The premier of North Korea, officially the premier of the Cabinet of the Democratic People's Republic of Korea, is the head of government of North Korea and leader of the North Korean Cabinet.

The office was established in 1948, with Kim Il Sung serving as the inaugural premier. During this period, the premiership was the highest state post. In 1972, with the creation of the state of the state president, many of the office's powers were transferred to the presidency and the Central People's Committee. The premier is officially appointed by the Supreme People's Assembly (SPA), which also appoints other members of the Cabinet on the nomination of the premier. The premier organizes and leads the Cabinet, and constitutionally represents the government of North Korea. The premier also attends the plenary meetings and the permanent committee meetings of the Cabinet. The incumbent premier is Pak Thae-song, since 29 December 2024.

==History==
Originally, under the 1948 Constitution of the DPRK, the Premier was the highest state post in North Korea and the head of government. Kim Il Sung himself inaugurated the post, keeping it for 24 years until 1972, while the ceremonial role of the head of state rested in the Chairman of the Standing Committee of the Supreme People's Assembly.

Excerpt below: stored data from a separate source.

## v59
## mips_core
module mips_core (
	input         clk,
	input         rst,           
	output [31:0] imem_addr,     
	input  [31:0] imem_rdata,    
	output [31:0] dmem_addr,     
	output [31:0] dmem_wdata,    
	output        dmem_we,       
	input  [31:0] dmem_rdata,    
	output        halt           
);
Size in the first run: about 4500 cells after synthesis, roughly 1400 flip-flops, ~160 I/O pins, about 0.070 mm2 of cells after synthesis.
Settings: LEC_CHECK=0, CAP_MARGIN=20, CORE_MARGIN=2, CORE_UTILIZATION=66, CTS_CLUSTER_SIZE=50, SETUP_SLACK_MARGIN=-0.31, SLEW_MARGIN=35; clock period 5.06 ns.
run.sh (not shown) runs the stock make flow with config.mk's settings and CLKGATE_MAP_FILE=.
Seen in the log of v59: GRT-0116 during global routing (5_1_grt), after which the run never completed.
> inputs changed (v59 -> v25)
- swapping 35 for 20 in SLEW_MARGIN
- clearing CTS_CLUSTER_SIZE, which used to be 50
- swapping 66 for 58 in CORE_UTILIZATION
- clearing SETUP_SLACK_MARGIN, which used to be -0.31
v25: flow complete, layout not clean; failing: negative setup slack. There was hardly any difference in mux cell area share after synthesis between v59 and v25. Standard cell area after detailed placement of v59 is on par with v25. Reported for v59 and v25, number of buffers created by CTS turned out identical to the last digit. Weighted congestion at the end of routability-driven global placement went up slightly going from v59 to v25. Yosys stat cell total: v59 vs v25 identical. Changes observed in v25 relative to v59: number of cells after detailed placement saw an increase; die size shows an increase of 14%. Going from v59 to v25, number of placement rows grew by a few percent. Going from v59 to v25, vertical extent of the die rose by 22 um, number of post-CTS setup repair buffers has decreased, area of the placeable core now sits higher.
Changes in v57 relative to v25:
- CTS_CLUSTER_SIZE: unset -> 100
- CORE_UTILIZATION: 58 -> 62
- ABC_AREA: unset -> 1
==> comparison <==
v25 ran in full, but the layout does not pass; the checks complain about negative setup slack. Ran to the end and failed final checks on negative setup slack: v57. v25 → v57: net switching power of the design shrank by 0.00031 W; final-report max-slew violation count held steady; detailed-router iteration count before antenna repair grew by 2; critical path's largest stage delay shrank by 0.11 ns. multiplexers as the main logic family after synthesis was reported by v25, and AND-OR/OR-AND gates by v57. v57 ended up with PC.wordOut[10]$_DFF_PP0_ as its end point of the critical path; v25 ended up with PC.wordOut[7]$_DFF_PP0_. Compare v57 and v25 | period utilization lower: v57. Going from v25 to v57, final cell area excluding filler cells decreased by about 2% relative to the old numbers; first-iteration DRC count increased by about 100% relative to the old numbers; global-route usage increased by 4.5 points relative to the old numbers.
--- input diff v57..v51 ---
- CORE_UTILIZATION: 62 -> 61
- CAP_MARGIN: 20 -> 35
- SETUP_SLACK_MARGIN: unset -> 1.27
- ABC_AREA: 1 -> unset
- CTS_CLUSTER_SIZE: 100 -> unset
## What came out
The flow completed for v51, but it is not clean: the layout still shows negative setup slack.
From v57 to v51 the numbers moved as follows: met1 capacity usage during global routing grew by 0.67 points, total number of cells along the worst setup path down 7, time the final worst path needs with I/O delays and setup higher, fraction of standard cell area in multi-input logic has decreased, wire length the detailed router placed on met1 down about 5.6%.
> inputs changed (v51 -> v32)
- CORE_MARGIN: 2 -> 3
- SETUP_SLACK_MARGIN: 1.27 -> 1.46
- ABC_AREA: unset -> 0
- HOLD_SLACK_MARGIN: unset -> 0.27
- SLEW_MARGIN: 20 -> 35
- CTS_CLUSTER_SIZE: unset -> 15
- CORE_UTILIZATION: 61 -> 64
- CAP_MARGIN: 35 -> 20
- PLACE_DENSITY_LB_ADDON: unset -> 0.08
- CELL_PAD_IN_SITES_DETAIL_PLACEMENT: unset -> 0
[summary]
v32 got as far as global routing (5_1_grt), where a tool error ended the run.
v51 finished all stages; however, its layout fails the closing checks, the failures being negative setup slack.
Min initial core utilization across v51 and v32: v51
v32 against v51; core box area is down by a few percent.
Of v51 and v32, the run reporting the lower total placed instance area was v32.
Die size shrinks by a few percent when moving from v51 to v32.
Compared with v51, post-cts sizing count in v32 decreased by more than a quarter.
Diff v51..v32 | share of cell area taken by muxes after synthesis | unchanged

yarrow:
mips_core again, from the RTL that the note above started with.
// mips_core
module mips_core (
	input         clk,
	input         rst,           
	output [31:0] imem_addr,     
	input  [31:0] imem_rdata,    
	output [31:0] dmem_addr,     
	output [31:0] dmem_wdata,    
	output        dmem_we,       
	input  [31:0] dmem_rdata,    
	output        halt           
);
==> flow/config.mk <==
export PLATFORM = sky130hd
export DESIGN_NAME = mips_core
export DESIGN_NICKNAME = mips_core
export VERILOG_FILES = /design/flow/design.v
export SDC_FILE = /design/flow/constraint.sdc
export NUM_CORES = 4
export LEC_CHECK = 0
export ABC_AREA = 0
export CAP_MARGIN = 10
export CELL_PAD_IN_SITES_DETAIL_PLACEMENT = 2
export CELL_PAD_IN_SITES_GLOBAL_PLACEMENT = 2
export CORE_ASPECT_RATIO = 1.64
export CORE_MARGIN = 10
export CORE_UTILIZATION = 57
export CTS_CLUSTER_DIAMETER = 311
export CTS_CLUSTER_SIZE = 34
export GPL_ROUTABILITY_DRIVEN = 0
export GPL_TIMING_DRIVEN = 1
export HOLD_SLACK_MARGIN = -0.01
export PLACE_DENSITY_LB_ADDON = 0.15
export SLEW_MARGIN = 35
==> flow/constraint.sdc <==
create_clock -name core_clock -period 7.11 [get_ports {clk}]
set_input_delay 1.4220 -clock core_clock [delete_from_list [all_inputs] [get_ports {clk}]]
set_output_delay 1.4220 -clock core_clock [all_outputs]
set_load 0.01 [all_outputs]
yarrow did not finish; the tool stopped in 3_5_place_dp with error DPL-0033.
For raven, these inputs were changed with respect to yarrow:
- a deleted ABC_AREA that had been 0
- a change of CORE_MARGIN from 10 to 2
- a change of CORE_UTILIZATION from 57 to 29
- a change of CAP_MARGIN from 10 to 20
- a deleted GPL_TIMING_DRIVEN that had been 1
- a deleted PLACE_DENSITY_LB_ADDON that had been 0.15
- a deleted CELL_PAD_IN_SITES_DETAIL_PLACEMENT that had been 2
- a change of SLEW_MARGIN from 35 to 20
- a deleted GPL_ROUTABILITY_DRIVEN that had been 0
- a deleted CTS_CLUSTER_DIAMETER that had been 311
- a deleted CORE_ASPECT_RATIO that had been 1.64
- a deleted CELL_PAD_IN_SITES_GLOBAL_PLACEMENT that had been 2
- a deleted HOLD_SLACK_MARGIN that had been -0.01
- a deleted CTS_CLUSTER_SIZE that had been 34
- a change of the clock period (ns, I/O delays scaled along) from 7.11 to 13.4
Findings:
- raven: full flow OK, the timing, DRC and antenna checks passed
- Re starting density of the core: yarrow was higher than raven.
- Comparing raven against yarrow, there is no change at all in share of flip-flops with an asynchronous set or reset.
- raven: die area is about 80% higher than what yarrow reported.
- Number of register bits inferred by synthesis came out exactly the same in raven and yarrow.
For nickel, these inputs were changed with respect to raven:
- CORE_UTILIZATION: 29 -> 66
- SLEW_MARGIN: 20 -> 35
- the clock period (ns, I/O delays scaled along): 13.4 -> 6.51
==> results <==
- nickel finished all stages; however, its layout fails the closing checks, the failures being setup timing.
- nickel vs raven — sum of routed wire segments on met1 dropped 12,000 microns.
- Changes observed in nickel relative to raven: worst clock skew higher, final instance area higher, count of cell instances traversed by the critical path higher, number of standard cells in the layout, taps in and fillers out lower.
- Between nickel and raven, it is nickel whose maximum frequency is higher, by about 20%.

== build 24 ==
Starting RTL as in the previous note.
make LEC_CHECK=0 CAP_MARGIN=15 CORE_MARGIN=2 CORE_UTILIZATION=72 CTS_CLUSTER_DIAMETER=98 CTS_CLUSTER_SIZE=41 PLACE_DENSITY=0.65 SETUP_SLACK_MARGIN=-0.3 SLEW_MARGIN=20 finish   # period 2.9 ns
What ended build 24 was a tool error in global routing (5_1_grt); the run never finished.
For build 29, these inputs were changed with respect to build 24:
--- a/flow/config.mk
+++ b/flow/config.mk
@@ -7,9 +7,9 @@
 export LEC_CHECK = 0
-export CAP_MARGIN = 15
+export CAP_MARGIN = 5
 export CORE_MARGIN = 2
 export CORE_UTILIZATION = 72
-export CTS_CLUSTER_DIAMETER = 98
+export CTS_CLUSTER_DIAMETER = 97
 export CTS_CLUSTER_SIZE = 41
 export PLACE_DENSITY = 0.65
-export SETUP_SLACK_MARGIN = -0.3
+export SETUP_SLACK_MARGIN = 0.73
 export SLEW_MARGIN = 20
==> flow/constraint.sdc <==
create_clock -name core_clock -period 3.74 [get_ports {clk}]
set_input_delay 0.7480 -clock core_clock [delete_from_list [all_inputs] [get_ports {clk}]]
set_output_delay 0.7480 -clock core_clock [all_outputs]
set_load 0.01 [all_outputs]
[summary]
Seen in the log of build 29: DPL-0033 during clock tree synthesis (4_1_cts), after which the run never completed.
Re xor-xnor portion of the synthesized cell area: no difference whatsoever between build 24 and build 29.
Re number of flops mapped to enable cells by yosys: no difference whatsoever between build 24 and build 29.
Half-perimeter wire length of the detailed placement result is lower on build 29
Post-synthesis mux area share: build 24 vs build 29 identical
Diff build 24 -> build 29: sequential cell area fraction in the yosys report now sits at about the same level; floorplan utilization now sits at about the same level; chip footprint now sits at about the same level.
Comparing build 29 against build 24, there is no change at all in basic-gate share of the synthesized area counting and, or, nand and nor cells.
Comparing build 24 with build 29, the adder-cell share of the synthesized area came out essentially unchanged.
Relative to build 29, the following input files were edited for build 18:
--- a/flow/config.mk
+++ b/flow/config.mk
@@ -7,9 +7,8 @@
 export LEC_CHECK = 0
-export CAP_MARGIN = 5
+export CAP_MARGIN = 20
 export CORE_MARGIN = 2
 export CORE_UTILIZATION = 72
-export CTS_CLUSTER_DIAMETER = 97
-export CTS_CLUSTER_SIZE = 41
-export PLACE_DENSITY = 0.65
-export SETUP_SLACK_MARGIN = 0.73
+export CTS_CLUSTER_DIAMETER = 392
+export PLACE_DENSITY = 0.41
 export SLEW_MARGIN = 20
+export TNS_END_PERCENT = 10
==> flow/constraint.sdc <==
create_clock -name core_clock -period 7.2 [get_ports {clk}]
set_input_delay 1.4400 -clock core_clock [delete_from_list [all_inputs] [get_ports {clk}]]
set_output_delay 1.4400 -clock core_clock [all_outputs]
set_load 0.01 [all_outputs]
==> comparison <==
Diff build 29..build 18 | area of the core | unchanged
Re floorplan utilization: no difference whatsoever between build 18 and build 29.
Build 18 terminated abnormally: global routing (5_1_grt) reported GRT-0116.
Comparing build 18 against build 29, there is no change at all in synthesized flop and latch total.
Compared with build 29, in build 18 die area neither gained nor lost much, routability congestion estimate from global placement lost 0.083, HPWL reported at the end of detailed placement lost about 22%, placed instance count lost 754.
Number of buffers added on ports came out exactly the same in build 18 and build 29.
Post-placement worst setup slack came out higher on build 18 than on build 29.
Build 18 vs. build 29: synthesized cell count held, simple logic cell fraction of the synthesized area held.
### build 18 -> build 76
--- a/flow/config.mk
+++ b/flow/config.mk
@@ -9,6 +9,4 @@
 export CORE_MARGIN = 2
-export CORE_UTILIZATION = 72
-export CTS_CLUSTER_DIAMETER = 392
-export PLACE_DENSITY = 0.41
+export CORE_UTILIZATION = 62
+export CTS_CLUSTER_DIAMETER = 396
 export SLEW_MARGIN = 20
-export TNS_END_PERCENT = 10
==> flow/constraint.sdc <==
create_clock -name core_clock -period 5.06 [get_ports {clk}]
set_input_delay 1.0120 -clock core_clock [delete_from_list [all_inputs] [get_ports {clk}]]
set_output_delay 1.0120 -clock core_clock [all_outputs]
set_load 0.01 [all_outputs]
[summary]
Status build 76: flow complete, layout not clean - setup timing. Diff build 18 -> build 76: area after synthesis was more or less identical, CTS sink count was more or less identical, final weighted congestion in routability-driven placement went down by 0.016.
Relative to build 76, the following input files were edited for build 9:
--- a/flow/config.mk
+++ b/flow/config.mk
@@ -9,4 +9,3 @@
 export CORE_MARGIN = 2
-export CORE_UTILIZATION = 62
-export CTS_CLUSTER_DIAMETER = 396
+export CORE_UTILIZATION = 65
 export SLEW_MARGIN = 20
==> flow/constraint.sdc <==
create_clock -name core_clock -period 10.5 [get_ports {clk}]
set_input_delay 2.1000 -clock core_clock [delete_from_list [all_inputs] [get_ports {clk}]]
set_output_delay 2.1000 -clock core_clock [all_outputs]
set_load 0.01 [all_outputs]
## What came out
Build 9 ended with every stage complete and zero timing, DRC or antenna violations.
Comparing worst setup slack for build 76 and build 9, the bigger number came from build 9.
Pin slew with the least headroom to its limit was lower in the run labelled build 9.
Largest net degree at the start of global routing, build 76 and build 9: smaller value in build 76
Worst setup timing slack at the placement stage: build 9 > build 76
Compared to build 76, build 9 has combinational power about 70% lower.
Summary: post-route total power, build 9 better than build 76

Setup of 08-12:
mips_core again, from the RTL that the note above started with.
Settings: LEC_CHECK=0, ABC_AREA=1, CAP_MARGIN=20, CELL_PAD_IN_SITES_DETAIL_PLACEMENT=2, CELL_PAD_IN_SITES_GLOBAL_PLACEMENT=2, CORE_ASPECT_RATIO=0.7, CORE_MARGIN=6, CORE_UTILIZATION=63, GPL_ROUTABILITY_DRIVEN=0, GPL_TIMING_DRIVEN=0, MAX_ROUTING_LAYER=met5, SETUP_SLACK_MARGIN=-0.01, SLEW_MARGIN=20; clock period 10.0 ns.
Seen in the log of 08-12: GPL-0301 during global placement without I/O, after which the run never completed.
Modified inputs, 09-18 compared to 08-12
- a change of CORE_UTILIZATION from 63 to 40
- a deleted GPL_ROUTABILITY_DRIVEN that had been 0
- a change of CORE_MARGIN from 6 to 2
- a deleted GPL_TIMING_DRIVEN that had been 0
- a deleted SETUP_SLACK_MARGIN that had been -0.01
- a deleted ABC_AREA that had been 1
- a deleted CELL_PAD_IN_SITES_GLOBAL_PLACEMENT that had been 2
- a deleted CORE_ASPECT_RATIO that had been 0.7
- a deleted CELL_PAD_IN_SITES_DETAIL_PLACEMENT that had been 2
- a deleted MAX_ROUTING_LAYER that had been met5
--- outcome ---
- | horizontal extent of the die | 09-18 vs 08-12 | 1.4% higher |
- Diff 08-12 -> 09-18 | post-synthesis share of cell area spent on xor and xnor gates | increase of 0.23 points
- Area figure in the yosys stat output was lower in 09-18 than in 08-12.
- Instance tally after logic synthesis (08-12 / 09-18): 1.7
- Against 08-12, 09-18 comes in about 60% higher on number of unique standard cell types used by synthesis.
- Proportion of synthesized chip area in sequential cells in 09-18 vs 08-12: up 1.7 points
- 09-18 finished every stage and its layout cleared the timing, DRC and antenna checks.
- 09-18 against 08-12; die size is up by more than a quarter.
- Lower vertical die size goes to 08-12 over 09-18.

== oak ==
Starting RTL as in the previous note.
==> flow/config.mk <==
export PLATFORM = sky130hd
export DESIGN_NAME = mips_core
export DESIGN_NICKNAME = mips_core
export VERILOG_FILES = /design/flow/design.v
export SDC_FILE = /design/flow/constraint.sdc
export NUM_CORES = 4
export LEC_CHECK = 0
export CAP_MARGIN = 20
export CORE_MARGIN = 2
export CORE_UTILIZATION = 40
export SLEW_MARGIN = 20
==> flow/constraint.sdc <==
create_clock -name core_clock -period 9.11 [get_ports {clk}]
set_input_delay 1.8220 -clock core_clock [delete_from_list [all_inputs] [get_ports {clk}]]
set_output_delay 1.8220 -clock core_clock [all_outputs]
set_load 0.01 [all_outputs]
oak went all the way through the flow, and no timing, DRC or antenna check failed.
Setup changes, oak to pine
# oak
export LEC_CHECK = 0
export CAP_MARGIN = 20
export CORE_MARGIN = 2
export CORE_UTILIZATION = 40
export SLEW_MARGIN = 20
create_clock -name core_clock -period 9.11 [get_ports {clk}]
# pine
export LEC_CHECK = 0
export CAP_MARGIN = 20
export CORE_MARGIN = 2
export CORE_UTILIZATION = 40
export SLEW_MARGIN = 20
create_clock -name core_clock -period 7.1 [get_ports {clk}]
### Flow results
- On pine: met3 layer wire length in the routed design is about 6% lower than what oak gave.
- Summary: maximum frequency from static timing analysis, pine better than oak
- Compared with oak, in pine clock skew lower; core utilization higher; number of filler cells placed in the layout lower.
#### Input delta (birch over pine)
# pine
export LEC_CHECK = 0
export CAP_MARGIN = 20
export CORE_MARGIN = 2
export CORE_UTILIZATION = 40
export SLEW_MARGIN = 20
create_clock -name core_clock -period 7.1 [get_ports {clk}]
# birch
export LEC_CHECK = 0
export CAP_MARGIN = 20
export CORE_MARGIN = 2
export CORE_UTILIZATION = 70
export CTS_CLUSTER_DIAMETER = 343
export CTS_CLUSTER_SIZE = 18
export SLEW_MARGIN = 35
create_clock -name core_clock -period 6.51 [get_ports {clk}]
==> results <==
pine: no failed stages, no open violations at the end. No final results exist for birch, since it was stopped by error GRT-0232 during global routing. pine → birch: full die area decreased 76000 sq um, part of the Yosys area used for sequential elements essentially unchanged, placeable core area decreased 43%, total cell area at the placement stage decreased about 0.7%. Comparing birch against pine, there is no change at all in number of different library cells in the post-synthesis netlist. Compare birch and pine | post-detailed-placement half-perimeter wirelength lower: pine. Compared with pine, birch shows a row count that is 37 lower. Chip height in birch vs pine: down about 24%. In birch the number of placed instances, taps included turned out about 13% lower than in pine. In birch, number of H-tree levels is lower than in pine. | quantity of gates resized following cts | lower: pine |.
Inputs modified between birch and maple:
# birch
export LEC_CHECK = 0
export CAP_MARGIN = 20
export CORE_MARGIN = 2
export CORE_UTILIZATION = 70
export CTS_CLUSTER_DIAMETER = 343
export CTS_CLUSTER_SIZE = 18
export SLEW_MARGIN = 35
create_clock -name core_clock -period 6.51 [get_ports {clk}]
# maple
export LEC_CHECK = 0
export ABC_AREA = 0
export CAP_MARGIN = 20
export CELL_PAD_IN_SITES_DETAIL_PLACEMENT = 0
export CORE_MARGIN = 2
export CORE_UTILIZATION = 66
export CTS_CLUSTER_SIZE = 46
export SLEW_MARGIN = 35
create_clock -name core_clock -period 5.53 [get_ports {clk}]
--- outcome ---
maple against birch: total half-perimeter wirelength after legalization and detailed placement rose about 15%; die area climbed about 6%; number of placed instances with taps included increased about 6.6%; final weighted congestion in routability-driven placement rose by about 2%.
Re area figure in the yosys stat output: no difference whatsoever between birch and maple.
Run status, maple: aborted in clock tree synthesis, error DPL-0033
As far as cell total in the yosys stat output goes, birch and maple are indistinguishable; the numbers are identical.
--- input diff maple..cedar ---
# maple
export LEC_CHECK = 0
export ABC_AREA = 0
export CAP_MARGIN = 20
export CELL_PAD_IN_SITES_DETAIL_PLACEMENT = 0
export CORE_MARGIN = 2
export CORE_UTILIZATION = 66
export CTS_CLUSTER_SIZE = 46
export SLEW_MARGIN = 35
create_clock -name core_clock -period 5.53 [get_ports {clk}]
# cedar
export LEC_CHECK = 0
export CAP_MARGIN = 20
export CORE_MARGIN = 2
export CORE_UTILIZATION = 70
export CTS_CLUSTER_SIZE = 18
export SLEW_MARGIN = 20
create_clock -name core_clock -period 5.82 [get_ports {clk}]
Results
cedar: it failed with a tool error in global routing, so there are no final results.
As far as xor and xnor area share after synthesis goes, maple and cedar are indistinguishable; the numbers are identical.
From maple to cedar, number of I/O port buffers did not move at all.
Comparing maple against cedar, there is no change at all in count of flip-flops with a built-in enable after synthesis.
On area enclosed by the die boundary: between cedar and maple, it ends up lower for cedar.
Changes observed in cedar relative to maple: width of the die shows a reduction of 2.9%; core region area dropped about 5.4%; number of placement rows decreased by 3 relative to the old numbers.
cedar vs maple — placer congestion estimate rose about 5%.
Power is estimated from default activity; no workload was simulated.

The 1972 Constitution created the post of President, which replaced the premiership as the top state post. The executive presidency was created with Kim in mind, and he transferred to that post soon after the Constitution was promulgated. The Premier was now the head of the Administration Council, but most of the powers of the former cabinet were passed to the Central People's Committee, the highest ruling council chaired by the president himself. The first premier after Kim Il Sung was his long-time ally Kim Il. The post was then officially known as Premier of the Administration Council (정무원 총리, jungmuwon chongni).

After Kim Il Sung died, the post of president remained vacant (officially Kim Il Sung was proclaimed Eternal President) as his son Kim Jong Il planned a new State reorganization. A constitution revision in 1998 abolished both the Central People's Committee and the Administration Council, re-creating the Cabinet.

==Functions==
The premier is officially elected by the Supreme People's Assembly (SPA), which also has the right to recall the premier. The premier also nominates the candidacies for other members of the Cabinet, including vice premiers, the cabinet chairman, various ministers and other cabinet members, which are then appointed by the SPA. A newly-appointed premier takes an oath of allegiance in the SPA on behalf of other cabinet members.

The premier organizes and oversees the cabinet, and represents the government of North Korea. The premier also attends the plenary meetings and the permanent committee meetings of the Cabinet. The cabinet is charged with executing the policies decided by the Central Committee of the Workers' Party of Korea and the office effectively has no policy-making authority of its own.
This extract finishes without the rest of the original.